Unboundedness phenomenon in a model of urban crime

Abstract: We show that spatial patterns ("hotspots") may form in the crime model \begin{equation} \left{\; \begin{aligned} u_{t} &= \tfrac{1}{\varepsilon}\Delta u - \tfrac{\chi}{\varepsilon} \nabla \cdot \left(\tfrac{u}{v} \nabla v \right) - \varepsilon uv, \ v_{t} &= \Delta v - v + u v, \end{aligned} \right. \end{equation} which we consider in $\Omega = B_R(0) \subset \mathbb R^n$, $R > 0$, $n \geq 3$ with $\varepsilon > 0$, $\chi > 0$ and initial data $u_0$, $v_0$ with sufficiently large initial mass $m := \int_\Omega u_0$. More precisely, for each $T > 0$ and fixed $\Omega$, $\chi$ and (large) $m$, we construct initial data $v_0$ exhibiting the following unboundedness phenomenon: Given any $M>0$, we can find $\varepsilon > 0$ such that the first component of the associated maximal solution becomes larger than $M$ at some point in $\Omega$ before the time $T$. Since the $L^1$ norm of $u$ is decreasing, this implies that some heterogeneous structure must form.
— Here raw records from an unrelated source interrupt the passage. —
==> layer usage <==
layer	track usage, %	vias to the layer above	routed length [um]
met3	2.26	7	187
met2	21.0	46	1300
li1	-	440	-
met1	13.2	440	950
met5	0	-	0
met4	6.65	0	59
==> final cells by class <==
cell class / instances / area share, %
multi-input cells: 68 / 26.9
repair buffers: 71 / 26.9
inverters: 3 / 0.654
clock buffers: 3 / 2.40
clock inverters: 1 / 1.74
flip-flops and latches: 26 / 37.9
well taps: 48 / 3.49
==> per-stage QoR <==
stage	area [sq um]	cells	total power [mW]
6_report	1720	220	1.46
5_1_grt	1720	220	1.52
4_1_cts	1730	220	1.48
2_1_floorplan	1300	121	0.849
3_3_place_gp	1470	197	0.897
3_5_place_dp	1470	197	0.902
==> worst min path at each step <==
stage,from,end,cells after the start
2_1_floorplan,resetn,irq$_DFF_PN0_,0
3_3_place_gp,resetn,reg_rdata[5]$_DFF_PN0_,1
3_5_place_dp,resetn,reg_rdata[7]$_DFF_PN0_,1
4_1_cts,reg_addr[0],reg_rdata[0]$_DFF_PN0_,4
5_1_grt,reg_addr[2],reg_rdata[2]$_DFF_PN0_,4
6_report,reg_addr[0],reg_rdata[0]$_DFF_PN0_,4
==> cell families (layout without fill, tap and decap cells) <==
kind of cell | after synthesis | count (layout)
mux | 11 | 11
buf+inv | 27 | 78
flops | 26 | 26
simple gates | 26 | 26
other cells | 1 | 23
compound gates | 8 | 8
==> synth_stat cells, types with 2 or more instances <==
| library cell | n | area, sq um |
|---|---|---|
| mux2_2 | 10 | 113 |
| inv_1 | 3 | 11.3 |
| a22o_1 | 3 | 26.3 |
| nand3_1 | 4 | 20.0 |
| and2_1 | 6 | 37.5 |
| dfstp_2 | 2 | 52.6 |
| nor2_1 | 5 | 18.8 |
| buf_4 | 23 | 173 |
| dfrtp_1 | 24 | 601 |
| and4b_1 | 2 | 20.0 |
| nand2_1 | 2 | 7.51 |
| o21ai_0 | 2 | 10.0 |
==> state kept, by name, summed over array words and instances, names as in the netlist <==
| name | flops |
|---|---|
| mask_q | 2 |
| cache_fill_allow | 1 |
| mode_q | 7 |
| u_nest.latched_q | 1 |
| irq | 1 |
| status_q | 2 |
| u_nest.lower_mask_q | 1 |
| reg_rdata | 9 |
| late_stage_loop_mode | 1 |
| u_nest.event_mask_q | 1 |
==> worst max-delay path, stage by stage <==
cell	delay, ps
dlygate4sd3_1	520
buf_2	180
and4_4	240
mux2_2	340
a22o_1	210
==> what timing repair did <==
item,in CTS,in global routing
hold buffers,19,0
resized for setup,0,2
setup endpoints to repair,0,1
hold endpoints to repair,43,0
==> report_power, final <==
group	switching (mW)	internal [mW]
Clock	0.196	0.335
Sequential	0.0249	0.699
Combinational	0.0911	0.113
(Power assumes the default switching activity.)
===== config.mk =====
export PLATFORM = sky130hd
export DESIGN_NAME = pps_top
export DESIGN_NICKNAME = d
export VERILOG_FILES = /design/src/hw/pps_pkg.sv /design/src/hw/pps_top.sv
export SDC_FILE = /design/constraint.sdc
export NUM_CORES = 1
export LEC_CHECK = 0
export BUFFER_PORTS_ARGS = -buffer_cell sky130_fd_sc_hd__buf_4
export CAP_MARGIN = 30
export CORE_MARGIN = 3
export CORE_UTILIZATION = 45
export CTS_CLUSTER_DIAMETER = 30
export DETAILED_ROUTE_END_ITERATION = 16
export SYNTH_ARGS = -nofsm -noshare
export SYNTH_HDL_FRONTEND = slang
export SYNTH_SLANG_ARGS = --single-unit

===== constraint.sdc =====
create_clock -name i_clk_sys -period 2.7 [get_ports i_clk_sys]
set_input_delay 0.405 -clock i_clk_sys [delete_from_list [all_inputs] [get_ports i_clk_sys]]
set_output_delay 0.405 -clock i_clk_sys [all_outputs]
set_load 0.02 [all_outputs]

===== src/hw/pps_pkg.sv =====
package pps_pkg;
    // ****************************************
    // register map (byte offsets)
    // ****************************************
    localparam logic [7:0] ADDR_CH5_MODE    = 8'h54;
    localparam logic [7:0] ADDR_CH5_COMPARE = 8'h58;
    localparam logic [7:0] ADDR_PHASE_DMA   = 8'h5c;
    localparam logic [7:0] ADDR_FALL_BASE   = 8'h60;
    localparam logic [7:0] ADDR_FALL_LAST   = 8'h70;
    localparam logic [7:0] ADDR_UP_BASE     = 8'h40;
    localparam logic [7:0] ADDR_UP_LAST     = 8'h50;
    localparam int         WORD_SHIFT       = 2;
    localparam int         NUM_CH           = 5;
    localparam logic [2:0] CH5_IDX          = 3'h4;

    // ****************************************
    // fields and reset values
    // ****************************************
    localparam int          PRELOAD_BIT  = 3;
    localparam int          DMA_RATE_BIT = 0;
    localparam int          SHIFT_LSB    = 1;
    localparam logic [1:0]  LOCK_TOP     = 2'h3;
    localparam logic [15:0] RESET_VALUE  = 16'h0000;
    localparam logic [5:0]  PHASE_MASK   = 6'h3f;

    typedef struct packed {
        logic [7:0]  addr;
        logic [15:0] wdata;
        logic        wr;
        logic        rd;
    } pps_bus_req_t;

    typedef struct packed {
        logic        update;
        logic        count_down;
        logic        wrap;
        logic        rep_zero;
        logic [1:0]  lock_level;
    } pps_timer_t;
endpackage


===== src/hw/pps_top.sv =====
// Summary of operation
// - preload off: ch5 compare write acts at once
// - preload on: buffer loaded to active on update
// - lock level three freezes ch5 preload enable
// - phase shift enables per channel, bits 1-5
// - dma rate bit: repetition or every wrap
// - five 16-bit down-count compare values
// - shift on: down-count compare used going down
module pps_top (
    // clock and reset
    input  wire logic                  i_clk_sys,
    input  wire logic                  i_resetn,
    // register port
    input  wire pps_pkg::pps_bus_req_t i_bus,
    output logic [15:0]                o_rdata,
    // timer interface
    input  wire pps_pkg::pps_timer_t   i_tmr,
    input  wire logic [15:0]           i_counter,
    // compare results, shift enables and dma request
    output logic [4:0]                 o_match,
    output logic [4:0]                 o_phase_shift_en,
    output logic                       o_dma_update_req
);
    // ****************************************
    // register state
    // ****************************************
    logic [15:0] up_reg   [pps_pkg::NUM_CH];
    logic [15:0] up_next  [pps_pkg::NUM_CH];
    logic [15:0] fall_reg [pps_pkg::NUM_CH];
    logic [15:0] fall_next[pps_pkg::NUM_CH];
    logic [15:0] ch5_buf_reg;
    logic [15:0] ch5_buf_next;
    logic        pre_reg;
    logic        pre_next;
    logic [5:0]  pder_reg;
    logic [5:0]  pder_next;
    logic [15:0] rdata_next;
    logic [4:0]  match_next;
    logic        dma_next;
    logic [2:0]  up_idx;
    logic [2:0]  fall_idx;
    logic        up_hit;
    logic        fall_hit;

    // ****************************************
    // address decode
    // ****************************************
    assign up_idx   = 3'((i_bus.addr - pps_pkg::ADDR_UP_BASE) >> pps_pkg::WORD_SHIFT);
    assign fall_idx = 3'((i_bus.addr - pps_pkg::ADDR_FALL_BASE) >> pps_pkg::WORD_SHIFT);
    assign up_hit   = i_bus.addr >= pps_pkg::ADDR_UP_BASE && i_bus.addr <= pps_pkg::ADDR_UP_LAST
                      && i_bus.addr[1:0] == 2'h0;
    assign fall_hit = i_bus.addr >= pps_pkg::ADDR_FALL_BASE
                      && i_bus.addr <= pps_pkg::ADDR_FALL_LAST && i_bus.addr[1:0] == 2'h0;

    // ****************************************
    // register writes
    // ****************************************
    // the ch5 slot of the up-count bank aliases the ch5 compare register
    always_comb begin
        for (int i = 0; i < pps_pkg::NUM_CH; i++) begin
            up_next[i]   = up_reg[i];
            fall_next[i] = fall_reg[i];
        end
        ch5_buf_next = ch5_buf_reg;
        pre_next     = pre_reg;
        pder_next    = pder_reg;
        if (i_bus.wr) begin
            if (i_bus.addr == pps_pkg::ADDR_CH5_MODE && i_tmr.lock_level != pps_pkg::LOCK_TOP) begin
                pre_next = i_bus.wdata[pps_pkg::PRELOAD_BIT];
            end
            if (i_bus.addr == pps_pkg::ADDR_PHASE_DMA) begin
                pder_next = 6'(i_bus.wdata) & pps_pkg::PHASE_MASK;
            end
            if (fall_hit) begin
                fall_next[fall_idx] = i_bus.wdata;
            end
            if (up_hit && up_idx != pps_pkg::CH5_IDX) begin
                up_next[up_idx] = i_bus.wdata;
            end
            if (i_bus.addr == pps_pkg::ADDR_CH5_COMPARE
                || (up_hit && up_idx == pps_pkg::CH5_IDX)) begin
                if (pre_reg) ch5_buf_next = i_bus.wdata;
                else up_next[pps_pkg::CH5_IDX] = i_bus.wdata;
            end
        end
        // buffered value moves on update; a same-cycle write lands next update
        if (i_tmr.update && pre_reg) begin
            up_next[pps_pkg::CH5_IDX] = ch5_buf_reg;
        end
    end

    // ****************************************
    // read mux and dma request
    // ****************************************
    always_comb begin
        rdata_next = pps_pkg::RESET_VALUE;
        if (i_bus.rd) begin
            if (i_bus.addr == pps_pkg::ADDR_CH5_MODE) begin
                rdata_next[pps_pkg::PRELOAD_BIT] = pre_reg;
            end else if (i_bus.addr == pps_pkg::ADDR_PHASE_DMA) begin
                rdata_next = 16'(pder_reg);
            end else if (fall_hit) begin
                rdata_next = fall_reg[fall_idx];
            end else if (i_bus.addr == pps_pkg::ADDR_CH5_COMPARE
                         || (up_hit && up_idx == pps_pkg::CH5_IDX)) begin
                rdata_next = pre_reg ? ch5_buf_reg : up_reg[pps_pkg::CH5_IDX];
            end else if (up_hit) begin
                rdata_next = up_reg[up_idx];
            end
        end
        // rate bit 0 leaves the pacing to the repetition counter
        if (pder_reg[pps_pkg::DMA_RATE_BIT]) dma_next = i_tmr.wrap;
        else dma_next = i_tmr.wrap && i_tmr.rep_zero;
    end

    // ****************************************
    // per-channel compare select
    // ****************************************
    // shift only steers the down-count half; counting up keeps the up-count value
    for (genvar g = 0; g < pps_pkg::NUM_CH; g++) begin : g_ch
        assign match_next[g] = (pder_reg[pps_pkg::SHIFT_LSB + g] && i_tmr.count_down)
                               ? (i_counter == fall_reg[g])
                               : (i_counter == up_reg[g]);

        chk_ch_down_match: assert property (@(posedge i_clk_sys) disable iff (!i_resetn)
            (pder_reg[pps_pkg::SHIFT_LSB + g] && i_tmr.count_down)
            |=> o_match[g] == ($past(i_counter) == $past(fall_reg[g])))
            else $error("down-count match wrong");
        chk_ch_up_match: assert property (@(posedge i_clk_sys) disable iff (!i_resetn)
            !(pder_reg[pps_pkg::SHIFT_LSB + g] && i_tmr.count_down)
            |=> o_match[g] == ($past(i_counter) == $past(up_reg[g])))
            else $error("up-count match wrong");
        chk_ch_fall_store: assert property (@(posedge i_clk_sys) disable iff (!i_resetn)
            (i_bus.wr && fall_hit && fall_idx == 3'(g))
            |=> fall_reg[g] == $past(i_bus.wdata))
            else $error("down-count value not stored");
        chk_ch_fall_read: assert property (@(posedge i_clk_sys) disable iff (!i_resetn)
            (i_bus.rd && fall_hit && fall_idx == 3'(g))
            |=> o_rdata == $past(fall_reg[g]))
            else $error("down-count value read wrong");
        chk_ch_shift_out: assert property (@(posedge i_clk_sys) disable iff (!i_resetn)
            o_phase_shift_en[g] == pder_reg[pps_pkg::SHIFT_LSB + g])
            else $error("shift enable output differs");
    end

    // ****************************************
    // registers
    // ****************************************
    always_ff @(posedge i_clk_sys) begin
        if (!i_resetn) begin
            for (int i = 0; i < pps_pkg::NUM_CH; i++) begin
                up_reg[i]   <= pps_pkg::RESET_VALUE;
                fall_reg[i] <= pps_pkg::RESET_VALUE;
            end
            ch5_buf_reg      <= pps_pkg::RESET_VALUE;
            pre_reg          <= 1'b0;
            pder_reg         <= 6'h00;
            o_rdata          <= pps_pkg::RESET_VALUE;
            o_match          <= 5'h00;
            o_phase_shift_en <= 5'h00;
            o_dma_update_req <= 1'b0;
        end else begin
            up_reg           <= up_next;
            fall_reg         <= fall_next;
            ch5_buf_reg      <= ch5_buf_next;
            pre_reg          <= pre_next;
            pder_reg         <= pder_next;
            o_rdata          <= rdata_next;
            o_match          <= match_next;
            o_phase_shift_en <= pder_next[pps_pkg::SHIFT_LSB +: pps_pkg::NUM_CH];
            o_dma_update_req <= dma_next;
        end
    end

    // ****************************************
    // register checks
    // ****************************************
    // every result is registered, so each check looks one edge after its cause
    chk_lock_preload: assert property (@(posedge i_clk_sys) disable iff (!i_resetn)
        i_tmr.lock_level == pps_pkg::LOCK_TOP |=> $stable(pre_reg))
        else $error("preload enable changed under top lock");
    chk_preload_free: assert property (@(posedge i_clk_sys) disable iff (!i_resetn)
        (i_bus.wr && i_bus.addr == pps_pkg::ADDR_CH5_MODE
         && i_tmr.lock_level != pps_pkg::LOCK_TOP)
        |=> pre_reg == 1'($past(i_bus.wdata) >> pps_pkg::PRELOAD_BIT))
        else $error("preload enable write lost");
    chk_direct_write: assert property (@(posedge i_clk_sys) disable iff (!i_resetn)
        (i_bus.wr && i_bus.addr == pps_pkg::ADDR_CH5_COMPARE && !pre_reg)
        |=> up_reg[pps_pkg::CH5_IDX] == $past(i_bus.wdata))
        else $error("direct ch5 write not applied");
    chk_direct_read: assert property (@(posedge i_clk_sys) disable iff (!i_resetn)
        (i_bus.rd && i_bus.addr == pps_pkg::ADDR_CH5_COMPARE && !pre_reg)
        |=> o_rdata == $past(up_reg[pps_pkg::CH5_IDX]))
        else $error("direct ch5 read wrong");
    chk_preload_hold: assert property (@(posedge i_clk_sys) disable iff (!i_resetn)
        (pre_reg && !i_tmr.update)
        |=> up_reg[pps_pkg::CH5_IDX] == $past(up_reg[pps_pkg::CH5_IDX]))
        else $error("active ch5 changed without update");
    chk_preload_load: assert property (@(posedge i_clk_sys) disable iff (!i_resetn)
        (pre_reg && i_tmr.update) |=> up_reg[pps_pkg::CH5_IDX] == $past(ch5_buf_reg))
        else $error("buffer not loaded on update");
    chk_preload_write: assert property (@(posedge i_clk_sys) disable iff (!i_resetn)
        (i_bus.wr && i_bus.addr == pps_pkg::ADDR_CH5_COMPARE && pre_reg)
        |=> ch5_buf_reg == $past(i_bus.wdata))
        else $error("ch5 buffer write lost");
    chk_preload_read: assert property (@(posedge i_clk_sys) disable iff (!i_resetn)
        (i_bus.rd && i_bus.addr == pps_pkg::ADDR_CH5_COMPARE && pre_reg)
        |=> o_rdata == $past(ch5_buf_reg))
        else $error("ch5 buffer read wrong");
    chk_shift_store: assert property (@(posedge i_clk_sys) disable iff (!i_resetn)
        (i_bus.wr && i_bus.addr == pps_pkg::ADDR_PHASE_DMA)
        |=> pder_reg == 6'($past(i_bus.wdata)))
        else $error("shift and rate bits not stored");
    chk_shift_read: assert property (@(posedge i_clk_sys) disable iff (!i_resetn)
        (i_bus.rd && i_bus.addr == pps_pkg::ADDR_PHASE_DMA)
        |=> o_rdata == 16'($past(pder_reg)))
        else $error("shift and rate bits read wrong");

    // ****************************************
    // output and down-count store checks
    // ****************************************
    chk_dma_wrap: assert property (@(posedge i_clk_sys) disable iff (!i_resetn)
        (pder_reg[pps_pkg::DMA_RATE_BIT] && i_tmr.wrap) |=> o_dma_update_req)
        else $error("dma request missing on wrap");
    chk_dma_quiet: assert property (@(posedge i_clk_sys) disable iff (!i_resetn)
        !i_tmr.wrap |=> !o_dma_update_req)
        else $error("dma request without wrap");
    chk_dma_rep_hit: assert property (@(posedge i_clk_sys) disable iff (!i_resetn)
        (!pder_reg[pps_pkg::DMA_RATE_BIT] && i_tmr.wrap && i_tmr.rep_zero) |=> o_dma_update_req)
        else $error("dma request missing at repetition end");
    chk_dma_rep_skip: assert property (@(posedge i_clk_sys) disable iff (!i_resetn)
        (!pder_reg[pps_pkg::DMA_RATE_BIT] && i_tmr.wrap && !i_tmr.rep_zero) |=> !o_dma_update_req)
        else $error("dma request before repetition end");
    chk_fall_store: assert property (@(posedge i_clk_sys) disable iff (!i_resetn)
        (i_bus.wr && i_bus.addr == pps_pkg::ADDR_FALL_BASE) |=> fall_reg[0] == $past(i_bus.wdata))
        else $error("down-count value not stored");
    chk_shift_match: assert property (@(posedge i_clk_sys) disable iff (!i_resetn)
        (pder_reg[pps_pkg::SHIFT_LSB] && i_tmr.count_down)
        |=> o_match[0] == ($past(i_counter) == $past(fall_reg[0])))
        else $error("shifted match wrong");
    chk_plain_match: assert property (@(posedge i_clk_sys) disable iff (!i_resetn)
        !pder_reg[pps_pkg::SHIFT_LSB]
        |=> o_match[0] == ($past(i_counter) == $past(up_reg[0])))
        else $error("plain match wrong");
endmodule


==> impl_metrics.prom <==
# TYPE chip_impl_metric gauge
chip_impl_metric{name="power_frac_comb",unit="%"} 5.5
chip_impl_metric{name="finalHoldViolations",unit=""} 0
chip_impl_metric{name="p_int",unit="mW"} 8.02
chip_impl_metric{name="grt_start_max_net_pins",unit=""} 83
chip_impl_metric{name="cts-root-to-sink-buffers",unit=""} 3
chip_impl_metric{name="synthesis.nets",unit=""} 1346
chip_impl_metric{name="num_rows",unit=""} 58
chip_impl_metric{name="seq_power_share",unit="%"} 29.7
chip_impl_metric{name="floorplan.core_area",unit="sq um"} 25300
chip_impl_metric{name="num_io_pins",unit=""} 77
chip_impl_metric{name="number_of_synthesized_flops_with_an_enable_pin",unit=""} 0
chip_impl_info{name="cts_tree",value="yes"} 1
chip_impl_metric{name="place_area",unit="sq um"} 12500
chip_impl_metric{name="gpl.final_weighted_congestion",unit=""} 0.994
chip_impl_metric{name="cts_hold_bufs",unit=""} 0
chip_impl_info{name="synth.most_common_cell",value="dfxtp_1"} 1
chip_impl_metric{name="insertedDiodeCount",unit=""} 0
chip_impl_metric{name="max_freq",unit="MHz"} 461
chip_impl_metric{name="drt_first_iter_violations",unit=""} 1184
chip_impl_metric{name="number_of_global_route_vias_before_repair",unit=""} 10100
chip_impl_metric{name="whs_path_depth",unit=""} 2
chip_impl_info{name="cts-root-buf",value="clkbuf_16"} 1
chip_impl_metric{name="synth.cell_area",unit="sq um"} 11600
chip_impl_metric{name="numPortBuffers",unit=""} 76
chip_impl_metric{name="slew_viols_final",unit=""} 0
chip_impl_metric{name="drt_first_pass_iters",unit=""} 6
chip_impl_metric{name="synthesis.instances",unit=""} 1296
chip_impl_info{name="timing_worst_setup_path_type",value="flop to flop"} 1
chip_impl_metric{name="final_antenna_net_count",unit=""} 0
chip_impl_info{name="crit_chain",value="nand2_1, mux2_2, a2111oi_0, o2111ai_1, nor4_1"} 1
chip_impl_metric{name="avgRoutedWirePerCell",unit="microns"} 25.4
chip_impl_metric{name="synth_top_cell_area_share",unit="%"} 35.5
chip_impl_metric{name="max_cap_viol_count",unit=""} 0
chip_impl_metric{name="fp.dieArea",unit="sq um"} 27700
chip_impl_metric{name="synth.distinct_cells",unit=""} 67
chip_impl_metric{name="cts.clk_slew.worst_paths",unit="ns"} 0.04
chip_impl_metric{name="cts_num_sinks",unit=""} 205
chip_impl_metric{name="final_layout_setup_total_negative_slack",unit="ns"} 0
chip_impl_metric{name="final.setup_skew",unit="ns"} 0.0130
chip_impl_metric{name="syn-mean-instance-area",unit="sq um"} 8.93
chip_impl_metric{name="globalRouteOverflowTotal",unit=""} 0
chip_impl_metric{name="fraction_of_layout_instances_using_a_drive_strength_above_1",unit="%"} 18.9
chip_impl_metric{name="cts.repair.resized",unit=""} 0
chip_impl_metric{name="dp_slack",unit="ns"} 0.318
chip_impl_metric{name="max-vdd-ir-drop",unit="uV"} 563
chip_impl_metric{name="floorplan.die.height",unit="microns"} 166
chip_impl_metric{name="cts_max_level",unit=""} 2
chip_impl_metric{name="power_switching_share",unit="%"} 21.8
chip_impl_metric{name="synthesis.yosys.warnings",unit=""} 0
chip_impl_info{name="worst_path_dominant_cell_family",value="compound AO/OA/AOI/OAI gates"} 1
chip_impl_metric{name="track_usage",unit="%"} 30.7
chip_impl_metric{name="required",unit="ns"} 3.08
chip_impl_metric{name="detailroute.via_count",unit=""} 10500
chip_impl_metric{name="nets_finish",unit=""} 1410
chip_impl_metric{name="slowest_delay",unit="ns"} 0.54
chip_impl_info{name="worst_r2r_startpoint",value="o_phase_shift_en[2]"} 1
chip_impl_info{name="outcome",value="finished clean"} 1
chip_impl_metric{name="clk_network_pwr_share",unit="%"} 64.8
chip_impl_metric{name="flow.area_growth_from_synthesis",unit="%"} 24.2
chip_impl_info{name="worst_hold_path_type",value="input pin to flop"} 1
chip_impl_metric{name="setup_viol_count_final",unit=""} 0
chip_impl_metric{name="total_wirelength",unit="microns"} 43800
chip_impl_info{name="top_cell_type_by_total_area_after_synthesis",value="dfxtp_1"} 1
chip_impl_metric{name="timing.final.ws_setup",unit="ns"} 0.531
chip_impl_metric{name="synth-seq-area-share",unit="%"} 35.5
chip_impl_metric{name="hpwlAfterDp",unit="microns"} 31800
chip_impl_metric{name="ff2ff_path_depth",unit=""} 5
chip_impl_info{name="synth_top_cells_by_area",value="dfxtp_1, mux2i_1, mux4_2"} 1
chip_impl_metric{name="die_width",unit="microns"} 166
chip_impl_metric{name="timing.slew.headroom",unit="%"} 42.5
chip_impl_metric{name="crit_arrival",unit="ns"} 2.55
chip_impl_metric{name="floorplan.initialDensity",unit="%"} 45.8
chip_impl_metric{name="clock_latency",unit="ns"} 0.54
chip_impl_metric{name="power.density",unit="nW/um^2"} 714
chip_impl_metric{name="cts_inserted_buffers",unit=""} 50
chip_impl_metric{name="final_util",unit="%"} 56.9
chip_impl_metric{name="critPathBufInv",unit=""} 0
chip_impl_info{name="worstHoldStart",value="i_tmr[2]"} 1
chip_impl_metric{name="totalPowerFinal",unit="mW"} 10.3
chip_impl_metric{name="post-route-drc-count",unit=""} 0
chip_impl_metric{name="fin_crit",unit="ns"} 2.17
chip_impl_info{name="synth_top_flop_cell",value="dfxtp_1"} 1
chip_impl_metric{name="ys_async_sr_fraction",unit="%"} 0
chip_impl_info{name="critical_path.slowest_cell",value="dfxtp_1"} 1
chip_impl_metric{name="route.detailed.vias_per_inst",unit=""} 6.06
chip_impl_metric{name="number_of_antenna_violations_at_the_first_check_in_global_routing",unit=""} 0
chip_impl_metric{name="tightestPinTransition",unit="ns"} 0.862
chip_impl_info{name="whs_endpoint",value="o_dma_update_req"} 1
chip_impl_metric{name="critical_path.max_fanout",unit=""} 9
chip_impl_metric{name="postLayoutCellArea",unit="sq um"} 14400
chip_impl_metric{name="p_sw",unit="mW"} 2.24
chip_impl_info{name="end_kind",value="flop"} 1
chip_impl_info{name="timing.rr.end",value="o_match[2]"} 1
chip_impl_metric{name="leakagePower",unit="nW"} 5.81
chip_impl_metric{name="synth.ff_latch_count",unit=""} 205
chip_impl_metric{name="post-cts-setup-buffers",unit=""} 0
chip_impl_metric{name="final_min_period_over_clock_period",unit="%"} 80.3
chip_impl_info{name="grt_setup_unrepaired",value="no"} 1
chip_impl_info{name="ys_top_cells_by_count",value="dfxtp_1, nand2_1, mux2i_1"} 1
chip_impl_metric{name="grt_pass1_wl",unit="microns"} 65300
chip_impl_metric{name="setup.reg_to_reg.worst_slack",unit="ns"} 0.53
chip_impl_info{name="critical_path.startpoint_type",value="flop"} 1
per-layer routing:
metal,GRT usage [%],up-vias,share of wire [%]
li1,-,4721,-
met1,41.2,5124,42
met2,49.4,536,45
met3,6.09,104,8.5
met4,11.2,0,3.9
met5,0,-,0
per-stage QoR:
stage          hold WS, ns  std cells
2_1_floorplan        0.447       1296
3_3_place_gp         0.467       1638
3_5_place_dp         0.474       1638
4_1_cts             0.0877       1729
5_1_grt             0.0923       1729
6_report            0.0978       1729
how the worst max path moves through the flow:
stage	from	to	slack (ns)	cells past startpoint
CTS	o_phase_shift_en[2]	o_match[2]	0.49	5
global placement	i_tmr[4]	o_match[2]	0.32	6
global route	o_phase_shift_en[2]	o_match[2]	0.33	5
floorplan	i_bus[25]	up_reg[10]	0.55	8
detailed placement	i_bus[25]	up_reg[66]	0.32	7
finish	o_phase_shift_en[2]	o_match[2]	0.53	5
final cells by class:
cell class	instances	area, sq um
tap	330	413
timing repair buffer	130	1040
clock inverter	32	522
clock buffer	59	1350
inverter	33	124
multi-input combinational	940	6820
sequential	205	4100
fill	2287	10900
We do this by first constructing classical solutions to the nonlocal scalar problem [ w_t = \Delta w + m \frac{w^{\chi+1}}{\int_\Omega w^\chi} ] from the solutions to the crime model by taking the limit $\varepsilon \searrow 0$ under the assumption that the unboundedness phenomenon explicitly does not occur on some interval $(0,T)$. We then construct initial data for this scalar problem leading to blow-up before time $T$. As solutions to the scalar problem are unique, this proves our central result by contradiction.